━━━━━ Recorded information

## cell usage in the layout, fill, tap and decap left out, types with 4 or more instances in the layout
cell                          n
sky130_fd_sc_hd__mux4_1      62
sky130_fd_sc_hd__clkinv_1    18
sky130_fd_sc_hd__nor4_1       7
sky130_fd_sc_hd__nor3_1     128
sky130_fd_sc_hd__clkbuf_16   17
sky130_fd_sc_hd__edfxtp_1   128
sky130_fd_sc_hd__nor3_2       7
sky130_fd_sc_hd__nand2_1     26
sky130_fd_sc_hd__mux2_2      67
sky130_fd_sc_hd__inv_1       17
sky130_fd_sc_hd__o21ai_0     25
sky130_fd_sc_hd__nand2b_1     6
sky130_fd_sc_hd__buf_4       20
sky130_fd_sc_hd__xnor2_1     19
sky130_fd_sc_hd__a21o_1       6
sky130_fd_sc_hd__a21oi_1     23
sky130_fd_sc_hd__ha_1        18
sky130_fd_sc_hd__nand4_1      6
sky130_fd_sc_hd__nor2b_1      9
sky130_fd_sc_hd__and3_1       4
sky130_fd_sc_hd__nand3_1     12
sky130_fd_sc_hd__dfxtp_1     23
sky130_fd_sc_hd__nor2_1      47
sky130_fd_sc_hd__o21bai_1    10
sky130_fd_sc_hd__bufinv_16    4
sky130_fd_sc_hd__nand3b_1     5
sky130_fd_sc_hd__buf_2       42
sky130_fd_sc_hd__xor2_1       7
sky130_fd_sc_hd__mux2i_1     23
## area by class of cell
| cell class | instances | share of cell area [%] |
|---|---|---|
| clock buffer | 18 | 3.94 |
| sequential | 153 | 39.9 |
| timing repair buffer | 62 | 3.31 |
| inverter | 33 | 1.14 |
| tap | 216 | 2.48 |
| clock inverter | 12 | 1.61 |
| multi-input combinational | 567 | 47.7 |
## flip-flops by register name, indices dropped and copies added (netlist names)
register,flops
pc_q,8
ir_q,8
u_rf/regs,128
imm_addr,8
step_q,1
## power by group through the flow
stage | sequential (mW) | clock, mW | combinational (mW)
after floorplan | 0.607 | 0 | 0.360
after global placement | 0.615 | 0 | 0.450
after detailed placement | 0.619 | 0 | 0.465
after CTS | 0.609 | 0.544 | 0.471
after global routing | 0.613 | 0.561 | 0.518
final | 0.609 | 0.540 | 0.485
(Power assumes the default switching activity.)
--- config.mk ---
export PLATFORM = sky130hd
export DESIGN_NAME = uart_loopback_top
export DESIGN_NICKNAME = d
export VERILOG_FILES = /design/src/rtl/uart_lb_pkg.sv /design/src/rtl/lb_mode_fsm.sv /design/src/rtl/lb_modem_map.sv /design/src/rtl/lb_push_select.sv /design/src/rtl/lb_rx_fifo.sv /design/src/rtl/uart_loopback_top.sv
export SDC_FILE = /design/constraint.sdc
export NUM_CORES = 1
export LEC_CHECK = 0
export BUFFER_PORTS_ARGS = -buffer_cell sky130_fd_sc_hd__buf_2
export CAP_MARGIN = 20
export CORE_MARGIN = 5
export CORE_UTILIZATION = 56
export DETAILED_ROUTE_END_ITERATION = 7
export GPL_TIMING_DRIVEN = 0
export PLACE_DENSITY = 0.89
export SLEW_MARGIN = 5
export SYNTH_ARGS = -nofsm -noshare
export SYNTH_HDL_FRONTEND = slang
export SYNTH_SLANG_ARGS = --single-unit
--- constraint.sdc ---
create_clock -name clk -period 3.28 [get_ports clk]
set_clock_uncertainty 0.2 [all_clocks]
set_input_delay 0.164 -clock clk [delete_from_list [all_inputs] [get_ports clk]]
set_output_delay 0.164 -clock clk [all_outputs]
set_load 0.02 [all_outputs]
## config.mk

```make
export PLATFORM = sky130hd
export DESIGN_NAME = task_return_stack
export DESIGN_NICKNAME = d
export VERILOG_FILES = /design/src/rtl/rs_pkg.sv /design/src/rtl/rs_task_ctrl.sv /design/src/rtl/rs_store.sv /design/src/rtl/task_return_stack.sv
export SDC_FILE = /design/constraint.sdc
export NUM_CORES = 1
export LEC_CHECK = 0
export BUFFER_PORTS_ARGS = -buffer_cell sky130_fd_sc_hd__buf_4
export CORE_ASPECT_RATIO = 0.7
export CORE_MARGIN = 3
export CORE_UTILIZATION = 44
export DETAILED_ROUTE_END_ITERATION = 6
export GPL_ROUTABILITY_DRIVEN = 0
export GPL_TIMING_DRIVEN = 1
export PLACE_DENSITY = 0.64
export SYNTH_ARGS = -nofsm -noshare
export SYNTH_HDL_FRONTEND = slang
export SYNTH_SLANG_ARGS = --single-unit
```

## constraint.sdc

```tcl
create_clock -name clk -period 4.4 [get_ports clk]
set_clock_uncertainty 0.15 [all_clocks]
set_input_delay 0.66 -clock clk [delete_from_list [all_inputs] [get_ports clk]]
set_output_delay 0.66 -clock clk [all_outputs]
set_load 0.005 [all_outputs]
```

━━━━━━━━━━
━━━━━ Recorded information

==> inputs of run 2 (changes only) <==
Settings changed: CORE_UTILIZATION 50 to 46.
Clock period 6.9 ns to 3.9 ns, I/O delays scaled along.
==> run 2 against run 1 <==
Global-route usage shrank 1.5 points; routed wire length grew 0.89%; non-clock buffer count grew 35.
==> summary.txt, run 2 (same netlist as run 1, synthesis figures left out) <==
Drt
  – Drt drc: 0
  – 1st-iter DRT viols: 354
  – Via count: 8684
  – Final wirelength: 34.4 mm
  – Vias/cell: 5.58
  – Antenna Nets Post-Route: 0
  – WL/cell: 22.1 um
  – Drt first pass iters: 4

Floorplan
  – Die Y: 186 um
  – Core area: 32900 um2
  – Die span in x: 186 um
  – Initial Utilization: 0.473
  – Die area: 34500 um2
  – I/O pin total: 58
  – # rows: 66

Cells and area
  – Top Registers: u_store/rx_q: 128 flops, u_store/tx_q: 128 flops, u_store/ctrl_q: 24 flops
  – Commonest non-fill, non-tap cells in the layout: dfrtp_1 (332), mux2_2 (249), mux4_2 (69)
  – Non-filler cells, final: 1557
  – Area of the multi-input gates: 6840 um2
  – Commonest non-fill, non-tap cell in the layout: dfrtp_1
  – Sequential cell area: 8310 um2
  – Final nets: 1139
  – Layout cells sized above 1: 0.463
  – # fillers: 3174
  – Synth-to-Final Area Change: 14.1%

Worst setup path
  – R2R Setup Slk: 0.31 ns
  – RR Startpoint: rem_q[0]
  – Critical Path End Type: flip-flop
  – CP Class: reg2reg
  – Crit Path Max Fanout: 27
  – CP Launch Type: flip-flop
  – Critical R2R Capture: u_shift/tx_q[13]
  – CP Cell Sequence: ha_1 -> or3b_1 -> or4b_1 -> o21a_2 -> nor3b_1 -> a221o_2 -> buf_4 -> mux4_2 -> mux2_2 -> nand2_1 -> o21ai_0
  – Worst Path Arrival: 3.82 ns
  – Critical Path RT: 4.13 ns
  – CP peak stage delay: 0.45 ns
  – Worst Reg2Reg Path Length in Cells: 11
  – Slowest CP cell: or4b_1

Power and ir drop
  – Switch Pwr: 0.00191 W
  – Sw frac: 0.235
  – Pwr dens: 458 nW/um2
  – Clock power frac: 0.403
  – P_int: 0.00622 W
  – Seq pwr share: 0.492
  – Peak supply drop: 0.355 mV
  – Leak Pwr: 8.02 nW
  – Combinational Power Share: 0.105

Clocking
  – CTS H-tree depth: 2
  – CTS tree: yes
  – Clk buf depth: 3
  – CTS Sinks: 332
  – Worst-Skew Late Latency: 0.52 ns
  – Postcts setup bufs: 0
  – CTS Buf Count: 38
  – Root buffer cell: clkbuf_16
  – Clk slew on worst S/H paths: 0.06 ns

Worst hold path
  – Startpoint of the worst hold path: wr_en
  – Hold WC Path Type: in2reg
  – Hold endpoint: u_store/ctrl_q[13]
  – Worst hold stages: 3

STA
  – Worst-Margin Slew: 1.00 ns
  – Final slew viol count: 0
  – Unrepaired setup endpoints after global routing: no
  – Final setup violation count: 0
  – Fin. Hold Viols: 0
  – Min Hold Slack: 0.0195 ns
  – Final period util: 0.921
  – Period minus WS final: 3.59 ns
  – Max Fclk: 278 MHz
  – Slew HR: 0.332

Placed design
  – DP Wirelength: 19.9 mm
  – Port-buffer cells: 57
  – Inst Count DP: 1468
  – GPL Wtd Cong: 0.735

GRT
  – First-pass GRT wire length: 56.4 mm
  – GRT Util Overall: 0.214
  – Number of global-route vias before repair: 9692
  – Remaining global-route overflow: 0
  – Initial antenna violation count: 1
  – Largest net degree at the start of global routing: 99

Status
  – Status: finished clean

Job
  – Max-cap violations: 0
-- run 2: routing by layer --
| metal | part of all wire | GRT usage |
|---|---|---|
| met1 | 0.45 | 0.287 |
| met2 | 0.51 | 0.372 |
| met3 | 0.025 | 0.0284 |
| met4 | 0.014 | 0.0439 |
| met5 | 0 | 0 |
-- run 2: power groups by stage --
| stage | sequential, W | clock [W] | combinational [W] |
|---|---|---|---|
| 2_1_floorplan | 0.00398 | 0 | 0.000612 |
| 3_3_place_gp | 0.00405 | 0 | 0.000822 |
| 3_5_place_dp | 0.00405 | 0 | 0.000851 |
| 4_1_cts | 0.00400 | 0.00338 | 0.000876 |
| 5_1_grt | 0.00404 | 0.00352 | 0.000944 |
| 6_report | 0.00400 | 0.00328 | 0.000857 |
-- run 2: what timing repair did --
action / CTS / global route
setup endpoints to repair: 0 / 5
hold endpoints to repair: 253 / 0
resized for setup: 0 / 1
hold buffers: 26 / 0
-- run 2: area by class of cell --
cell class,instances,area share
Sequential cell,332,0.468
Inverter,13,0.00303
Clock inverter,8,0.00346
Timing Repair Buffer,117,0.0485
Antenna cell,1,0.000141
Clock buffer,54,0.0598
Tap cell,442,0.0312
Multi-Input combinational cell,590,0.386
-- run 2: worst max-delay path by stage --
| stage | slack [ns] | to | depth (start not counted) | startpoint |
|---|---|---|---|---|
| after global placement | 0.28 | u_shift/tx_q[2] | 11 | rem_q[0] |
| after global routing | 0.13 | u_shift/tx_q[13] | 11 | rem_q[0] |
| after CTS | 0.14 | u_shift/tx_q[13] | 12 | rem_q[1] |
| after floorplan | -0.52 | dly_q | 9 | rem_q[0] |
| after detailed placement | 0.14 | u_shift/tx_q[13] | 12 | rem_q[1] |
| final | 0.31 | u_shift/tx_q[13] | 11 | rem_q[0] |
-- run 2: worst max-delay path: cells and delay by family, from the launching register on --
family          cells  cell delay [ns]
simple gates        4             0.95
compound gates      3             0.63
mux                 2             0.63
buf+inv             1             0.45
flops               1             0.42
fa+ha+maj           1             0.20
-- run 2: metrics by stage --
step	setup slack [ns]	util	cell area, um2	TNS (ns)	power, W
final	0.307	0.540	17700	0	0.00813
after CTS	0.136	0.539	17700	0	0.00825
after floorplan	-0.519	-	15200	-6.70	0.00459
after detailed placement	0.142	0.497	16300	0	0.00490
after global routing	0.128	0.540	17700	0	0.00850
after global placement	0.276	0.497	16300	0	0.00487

━━━━━━━━━━

Your goal
Using the data above, reproduce exactly the lines from the line that contains "after global placement | 0.615 | 0 | 0.450" through the line that contains "final | 0.609 | 0.540 | 0.485", including both.

Reply
after global placement | 0.615 | 0 | 0.450
after detailed placement | 0.619 | 0 | 0.465
after CTS | 0.609 | 0.544 | 0.471
after global routing | 0.613 | 0.561 | 0.518
final | 0.609 | 0.540 | 0.485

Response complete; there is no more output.